## src/sv/sit_pkg.sv

```systemverilog
// Shared types and constants for the sorted insert table.
`default_nettype none

package sit_pkg;

    localparam int CAPACITY_DEF = 16;
    localparam int KEY_W        = 32;
    localparam int IDX_W        = 4;
    localparam int MODE_W       = 2;
    localparam int STATUS_W     = 2;
    localparam int COUNT_W      = 5;

    typedef enum logic [MODE_W-1:0] {
        MODE_INSERT = 2'd0,
        MODE_LOOKUP = 2'd1,
        MODE_REMOVE = 2'd2,
        MODE_NOP    = 2'd3
    } mode_t;

    typedef enum logic [STATUS_W-1:0] {
        ST_DONE  = 2'd0,
        ST_FULL  = 2'd1,
        ST_RANGE = 2'd2
    } status_t;

    // memory read address source; the scan pointer follows every read
    typedef enum logic [2:0] {
        RD_NONE = 3'd0,
        RD_TOP  = 3'd1,
        RD_IDX  = 3'd2,
        RD_DOWN = 3'd3,
        RD_UP   = 3'd4
    } rd_src_t;

    // memory write address and data source
    typedef enum logic [2:0] {
        WR_NONE       = 3'd0,
        WR_KEY_ZERO   = 3'd1,
        WR_KEY_ABOVE  = 3'd2,
        WR_SHIFT_UP   = 3'd3,
        WR_SHIFT_DOWN = 3'd4
    } wr_src_t;

    typedef enum logic [2:0] {
        RES_HOLD  = 3'd0,
        RES_DONE  = 3'd1,
        RES_FULL  = 3'd2,
        RES_RANGE = 3'd3,
        RES_TAKE  = 3'd4
    } res_op_t;

    typedef enum logic [2:0] {
        S_IDLE,
        S_DECODE,
        S_INS_SCAN,
        S_INS_LAST,
        S_LOOK,
        S_REM_TAKE,
        S_REM_SCAN,
        S_FIN
    } state_t;

    typedef struct packed {
        logic    load;
        rd_src_t rd_src;
        wr_src_t wr_src;
        logic    fill_inc;
        logic    fill_dec;
        res_op_t res_op;
        logic    out_load;
    } cmd_t;

    typedef struct packed {
        mode_t mode;
        logic  is_full;
        logic  idx_bad;
        logic  fill_zero;
        logic  key_lt;
        logic  cur_zero;
        logic  more;
    } sts_t;

endpackage

`default_nettype wire

```

## src/sv/sorted_insert_table.sv

```systemverilog
// Sorted insert table top level: ascending key table with insert, lookup and remove.
// Throughput: one item at a time; the scans over the key memory (one read and one
//   write port), one entry a cycle, set the rate.
// Reset (rst_n, async low) empties the table and clears the handshake state;
//   stored keys are not cleared, only keys below the fill count are ever read.
`default_nettype none

module sorted_insert_table #(
    parameter int CAPACITY = sit_pkg::CAPACITY_DEF
) (
    input  wire logic                          clk,
    input  wire logic                          rst_n,
    // input item channel
    input  wire logic                          in_valid,
    output logic                               in_stall,
    input  wire logic [sit_pkg::MODE_W-1:0]    mode,
    input  wire logic [sit_pkg::KEY_W-1:0]     key,
    input  wire logic [sit_pkg::IDX_W-1:0]     index,
    // result item channel
    output logic                               out_valid,
    input  wire logic                          out_stall,
    output logic      [sit_pkg::KEY_W-1:0]     data,
    output logic      [sit_pkg::STATUS_W-1:0]  status,
    output logic      [sit_pkg::COUNT_W-1:0]   count
);
    import sit_pkg::*;

    // Commands flow from the controller into the datapath, status back.
    // Insert scans down from the top entry, moving each larger-or-equal key
    // up one slot, and drops the new key in above the first smaller one.
    // Remove reads the taken key, then moves each later key down one slot.
    // The result sits in an output register, so the next item can be taken
    // while the previous result waits.
    cmd_t cmd;
    sts_t sts;

    sit_ctrl u_ctrl (
        .clk       (clk),
        .rst_n     (rst_n),
        .in_valid  (in_valid),
        .in_stall  (in_stall),
        .out_valid (out_valid),
        .out_stall (out_stall),
        .sts       (sts),
        .cmd       (cmd)
    );

    sit_dp #(
        .CAPACITY (CAPACITY)
    ) u_dp (
        .clk    (clk),
        .rst_n  (rst_n),
        .cmd    (cmd),
        .sts    (sts),
        .mode   (mode),
        .key    (key),
        .index  (index),
        .data   (data),
        .status (status),
        .count  (count)
    );

endmodule

`default_nettype wire

```

## src/sv/sit_dp.sv

```systemverilog
// Datapath: key memory, fill count, scan pointer and result registers.
`default_nettype none

module sit_dp #(
    parameter int CAPACITY = sit_pkg::CAPACITY_DEF
) (
    input  wire logic                          clk,
    input  wire logic                          rst_n,
    input  wire sit_pkg::cmd_t                 cmd,
    output sit_pkg::sts_t                      sts,
    input  wire logic [sit_pkg::MODE_W-1:0]    mode,
    input  wire logic [sit_pkg::KEY_W-1:0]     key,
    input  wire logic [sit_pkg::IDX_W-1:0]     index,
    output logic      [sit_pkg::KEY_W-1:0]     data,
    output logic      [sit_pkg::STATUS_W-1:0]  status,
    output logic      [sit_pkg::COUNT_W-1:0]   count
);
    import sit_pkg::*;

    localparam int AW = $clog2(CAPACITY);
    localparam int FW = $clog2(CAPACITY + 1);
    localparam int CW = (FW > IDX_W) ? FW : IDX_W;

    logic [KEY_W-1:0] mem [CAPACITY];

    mode_t            mode_reg;
    logic [KEY_W-1:0] key_reg;
    logic [IDX_W-1:0] idx_reg;
    logic [FW-1:0]    fill_reg, fill_next;
    logic [AW-1:0]    cur_reg, cur_next;
    logic [KEY_W-1:0] rd_data_reg;
    status_t          res_status_reg, res_status_next;
    logic [KEY_W-1:0] res_data_reg, res_data_next;
    logic [KEY_W-1:0] data_reg;
    status_t          status_reg;
    logic [COUNT_W-1:0] count_reg;

    logic [FW-1:0]    fill_m1;
    logic [AW-1:0]    idx_addr;
    logic [AW-1:0]    cur_up;
    logic [AW-1:0]    cur_down;
    logic [AW-1:0]    rd_addr;
    logic             rd_en;
    logic [AW-1:0]    wr_addr;
    logic [KEY_W-1:0] wr_data;
    logic             wr_en;

    assign fill_m1  = fill_reg - FW'(1);
    assign idx_addr = AW'(idx_reg);
    assign cur_up   = cur_reg + AW'(1);
    assign cur_down = cur_reg - AW'(1);

    // status to the controller
    assign sts.mode      = mode_reg;
    assign sts.is_full   = (fill_reg == FW'(CAPACITY));
    assign sts.idx_bad   = (CW'(idx_reg) >= CW'(fill_reg));
    assign sts.fill_zero = (fill_reg == '0);
    assign sts.key_lt    = (rd_data_reg < key_reg);
    assign sts.cur_zero  = (cur_reg == '0);
    assign sts.more      = ((FW'(cur_reg) + FW'(1)) < fill_reg);

    always_comb
    begin
        rd_en    = 1'b1;
        rd_addr  = cur_reg;
        cur_next = cur_reg;
        unique case (cmd.rd_src)
            RD_TOP:  rd_addr = fill_m1[AW-1:0];
            RD_IDX:  rd_addr = idx_addr;
            RD_DOWN: rd_addr = cur_down;
            RD_UP:   rd_addr = cur_up;
            default: rd_en   = 1'b0;
        endcase
        if (rd_en)
        begin
            cur_next = rd_addr;
        end
    end

    always_comb
    begin
        wr_en   = 1'b1;
        wr_addr = cur_up;
        wr_data = rd_data_reg;
        unique case (cmd.wr_src)
            WR_KEY_ZERO:
            begin
                wr_addr = '0;
                wr_data = key_reg;
            end
            WR_KEY_ABOVE:  wr_data = key_reg;
            WR_SHIFT_UP:   wr_addr = cur_up;
            WR_SHIFT_DOWN: wr_addr = cur_down;
            default:       wr_en   = 1'b0;
        endcase
    end

    always_comb
    begin
        fill_next = fill_reg;
        if (cmd.fill_inc)
        begin
            fill_next = fill_reg + FW'(1);
        end
        else if (cmd.fill_dec)
        begin
            fill_next = fill_m1;
        end
    end

    always_comb
    begin
        res_status_next = res_status_reg;
        res_data_next   = res_data_reg;
        unique case (cmd.res_op)
            RES_DONE:
            begin
                res_status_next = ST_DONE;
                res_data_next   = '0;
            end
            RES_FULL:
            begin
                res_status_next = ST_FULL;
                res_data_next   = '0;
            end
            RES_RANGE:
            begin
                res_status_next = ST_RANGE;
                res_data_next   = '0;
            end
            RES_TAKE:
            begin
                res_status_next = ST_DONE;
                res_data_next   = rd_data_reg;
            end
            default: ;
        endcase
    end

    always_ff @(posedge clk)
    begin
        if (wr_en)
        begin
            mem[wr_addr] <= wr_data;
        end
        if (rd_en)
        begin
            rd_data_reg <= mem[rd_addr];
        end
    end

    always_ff @(posedge clk or negedge rst_n)
    begin
        if (!rst_n)
        begin
            fill_reg <= '0;
        end
        else
        begin
            fill_reg <= fill_next;
        end
    end

    always_ff @(posedge clk)
    begin
        if (cmd.load)
        begin
            mode_reg <= mode_t'(mode);
            key_reg  <= key;
            idx_reg  <= index;
        end
        cur_reg        <= cur_next;
        res_status_reg <= res_status_next;
        res_data_reg   <= res_data_next;
        if (cmd.out_load)
        begin
            data_reg   <= res_data_reg;
            status_reg <= res_status_reg;
            count_reg  <= COUNT_W'(fill_reg);
        end
    end

    assign data   = data_reg;
    assign status = status_reg;
    assign count  = count_reg;

endmodule

`default_nettype wire

```

## src/sv/sit_ctrl.sv

```systemverilog
// Controller: operation sequencing and handshake state machine.
`default_nettype none

module sit_ctrl (
    input  wire logic          clk,
    input  wire logic          rst_n,
    input  wire logic          in_valid,
    output logic               in_stall,
    output logic               out_valid,
    input  wire logic          out_stall,
    input  wire sit_pkg::sts_t sts,
    output sit_pkg::cmd_t      cmd
);
    import sit_pkg::*;

    state_t state_reg, state_next;
    logic   out_valid_reg, out_valid_next;
    logic   out_free;

    assign out_free = !out_valid_reg || !out_stall;
    assign in_stall = (state_reg != S_IDLE);
    assign out_valid = out_valid_reg;

    always_comb
    begin
        state_next = state_reg;
        unique case (state_reg)
            S_IDLE:
                if (in_valid)
                begin
                    state_next = S_DECODE;
                end
            S_DECODE:
                unique case (sts.mode)
                    MODE_INSERT:
                        if (sts.is_full || sts.fill_zero)
                        begin
                            state_next = S_FIN;
                        end
                        else
                        begin
                            state_next = S_INS_SCAN;
                        end
                    MODE_LOOKUP:
                        state_next = sts.idx_bad ? S_FIN : S_LOOK;
                    MODE_REMOVE:
                        state_next = sts.idx_bad ? S_FIN : S_REM_TAKE;
                    default:
                        state_next = S_FIN;
                endcase
            S_INS_SCAN:
                if (sts.key_lt)
                begin
                    state_next = S_FIN;
                end
                else if (sts.cur_zero)
                begin
                    state_next = S_INS_LAST;
                end
            S_INS_LAST:
                state_next = S_FIN;
            S_LOOK:
                state_next = S_FIN;
            S_REM_TAKE:
                state_next = sts.more ? S_REM_SCAN : S_FIN;
            S_REM_SCAN:
                if (!sts.more)
                begin
                    state_next = S_FIN;
                end
            S_FIN:
                if (out_free)
                begin
                    state_next = S_IDLE;
                end
            default:
                state_next = S_IDLE;
        endcase
    end

    always_comb
    begin
        cmd = '0;
        unique case (state_reg)
            S_IDLE:
                cmd.load = in_valid;
            S_DECODE:
            begin
                cmd.res_op = RES_DONE;
                unique case (sts.mode)
                    MODE_INSERT:
                        if (sts.is_full)
                        begin
                            cmd.res_op = RES_FULL;
                        end
                        else if (sts.fill_zero)
                        begin
                            cmd.wr_src   = WR_KEY_ZERO;
                            cmd.fill_inc = 1'b1;
                        end
                        else
                        begin
                            cmd.rd_src = RD_TOP;
                        end
                    MODE_LOOKUP, MODE_REMOVE:
                        if (sts.idx_bad)
                        begin
                            cmd.res_op = RES_RANGE;
                        end
                        else
                        begin
                            cmd.rd_src = RD_IDX;
                        end
                    default: ;
                endcase
            end
            S_INS_SCAN:
                if (sts.key_lt)
                begin
                    cmd.wr_src   = WR_KEY_ABOVE;
                    cmd.fill_inc = 1'b1;
                end
                else
                begin
                    cmd.wr_src = WR_SHIFT_UP;
                    if (!sts.cur_zero)
                    begin
                        cmd.rd_src = RD_DOWN;
                    end
                end
            S_INS_LAST:
            begin
                cmd.wr_src   = WR_KEY_ZERO;
                cmd.fill_inc = 1'b1;
            end
            S_LOOK:
                cmd.res_op = RES_TAKE;
            S_REM_TAKE:
            begin
                cmd.res_op = RES_TAKE;
                if (sts.more)
                begin
                    cmd.rd_src = RD_UP;
                end
                else
                begin
                    cmd.fill_dec = 1'b1;
                end
            end
            S_REM_SCAN:
            begin
                cmd.wr_src = WR_SHIFT_DOWN;
                if (sts.more)
                begin
                    cmd.rd_src = RD_UP;
                end
                else
                begin
                    cmd.fill_dec = 1'b1;
                end
            end
            S_FIN:
                cmd.out_load = out_free;
            default: ;
        endcase
    end

    always_comb
    begin
        out_valid_next = out_valid_reg && out_stall;
        if (state_reg == S_FIN && out_free)
        begin
            out_valid_next = 1'b1;
        end
    end

    always_ff @(posedge clk or negedge rst_n)
    begin
        if (!rst_n)
        begin
            state_reg     <= S_IDLE;
            out_valid_reg <= 1'b0;
        end
        else
        begin
            state_reg     <= state_next;
            out_valid_reg <= out_valid_next;
        end
    end

endmodule

`default_nettype wire
```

###

### EXERCISE
Check each line of the data above for the word "write" and say how many lines have it. Give the number alone.

### EXERCISE SOLUTION
2